Records contained in a dataset
——
### src/ums_sync.sv
// Three-stage pin synchroniser with agreement filter.
// Assumes asynchronous pins; the filtered level moves only when
// stages two and three agree, so a single metastable sample is ignored.
module ums_sync #(
	parameter int unsigned WIDTH = 4
) (
	input  wire logic             clock,
	input  wire logic             sys_rst,
	input  wire logic [WIDTH-1:0] async_in,
	output logic      [WIDTH-1:0] level_out
);
	import ums_pkg::*;

	typedef struct packed {
		logic [WIDTH-1:0] s1;
		logic [WIDTH-1:0] s2;
		logic [WIDTH-1:0] s3;
		logic [WIDTH-1:0] filt;
	} ums_sync_t;

	ums_sync_t sync_reg;
	ums_sync_t sync_next;

	// Shift chain; first stage feeds only the second
	always_comb begin
		sync_next    = sync_reg;
		sync_next.s1 = async_in;
		sync_next.s2 = sync_reg.s1;
		sync_next.s3 = sync_reg.s2;
		for (int i = 0; i < WIDTH; i++) begin
			if (sync_reg.s2[i] == sync_reg.s3[i]) begin
				sync_next.filt[i] = sync_reg.s3[i];
			end
		end
		// Pins are stable during reset: fill the whole chain at once so
		// a short reset leaves no unknown level and release sees no change
		if (sys_rst) begin
			sync_next.s2   = async_in;
			sync_next.s3   = async_in;
			sync_next.filt = async_in;
		end
	end

	always_ff @(posedge clock) begin
		sync_reg <= sync_next;
	end

	assign level_out = sync_reg.filt;

endmodule : ums_sync

### src/ums_rx_fifo.sv
// Receive character queue with run-time fill limit.
// Assumes one push and one pop port; a limit of one gives holding
// register behaviour when queueing is off.
module ums_rx_fifo #(
	parameter int unsigned WIDTH = 9,
	parameter int unsigned DEPTH = 16,
	localparam int unsigned AW   = $clog2(DEPTH),
	localparam int unsigned CW   = $clog2(DEPTH + 1)
) (
	input  wire logic             clock,
	input  wire logic             sys_rst,
	input  wire logic             flush,
	input  wire logic [CW-1:0]    limit,
	input  wire logic             push_valid,
	input  wire logic [WIDTH-1:0] push_data,
	output logic                  push_ready,
	input  wire logic             pop,
	output logic [WIDTH-1:0]      head_data,
	output logic                  head_valid,
	output logic [CW-1:0]         level
);
	import ums_pkg::*;

	localparam logic [AW-1:0] LAST = AW'(DEPTH - 1);

	typedef struct packed {
		logic [DEPTH-1:0][WIDTH-1:0] mem;
		logic [AW-1:0]               rd;
		logic [AW-1:0]               wr;
		logic [CW-1:0]               count;
	} ums_fifo_t;

	ums_fifo_t fifo_reg;
	ums_fifo_t fifo_next;
	logic      do_push;
	logic      do_pop;

	// Full is judged before a same-cycle pop, which keeps timing short
	assign push_ready = (fifo_reg.count < limit);
	assign head_valid = (fifo_reg.count != '0);
	assign head_data  = fifo_reg.mem[fifo_reg.rd];
	assign level      = fifo_reg.count;
	assign do_push    = push_valid & push_ready;
	assign do_pop     = pop & head_valid;

	// Pointer and count update
	always_comb begin
		fifo_next = fifo_reg;
		if (do_push) begin
			fifo_next.mem[fifo_reg.wr] = push_data;
			fifo_next.wr = (fifo_reg.wr == LAST) ? '0 : AW'(fifo_reg.wr + 1'b1);
		end
		if (do_pop) begin
			fifo_next.rd = (fifo_reg.rd == LAST) ? '0 : AW'(fifo_reg.rd + 1'b1);
		end
		if (do_push && !do_pop) begin
			fifo_next.count = CW'(fifo_reg.count + 1'b1);
		end else if (do_pop && !do_push) begin
			fifo_next.count = CW'(fifo_reg.count - 1'b1);
		end
		if (sys_rst || flush) begin
			fifo_next.rd    = '0;
			fifo_next.wr    = '0;
			fifo_next.count = '0;
		end
	end

	always_ff @(posedge clock) begin
		fifo_reg <= fifo_next;
	end

endmodule : ums_rx_fifo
——
▸ **Instructions to follow**:
What is needed is each line from the records with the word "short" in it.

▸ **Result below**:
		// a short reset leaves no unknown level and release sees no change
	// Full is judged before a same-cycle pop, which keeps timing short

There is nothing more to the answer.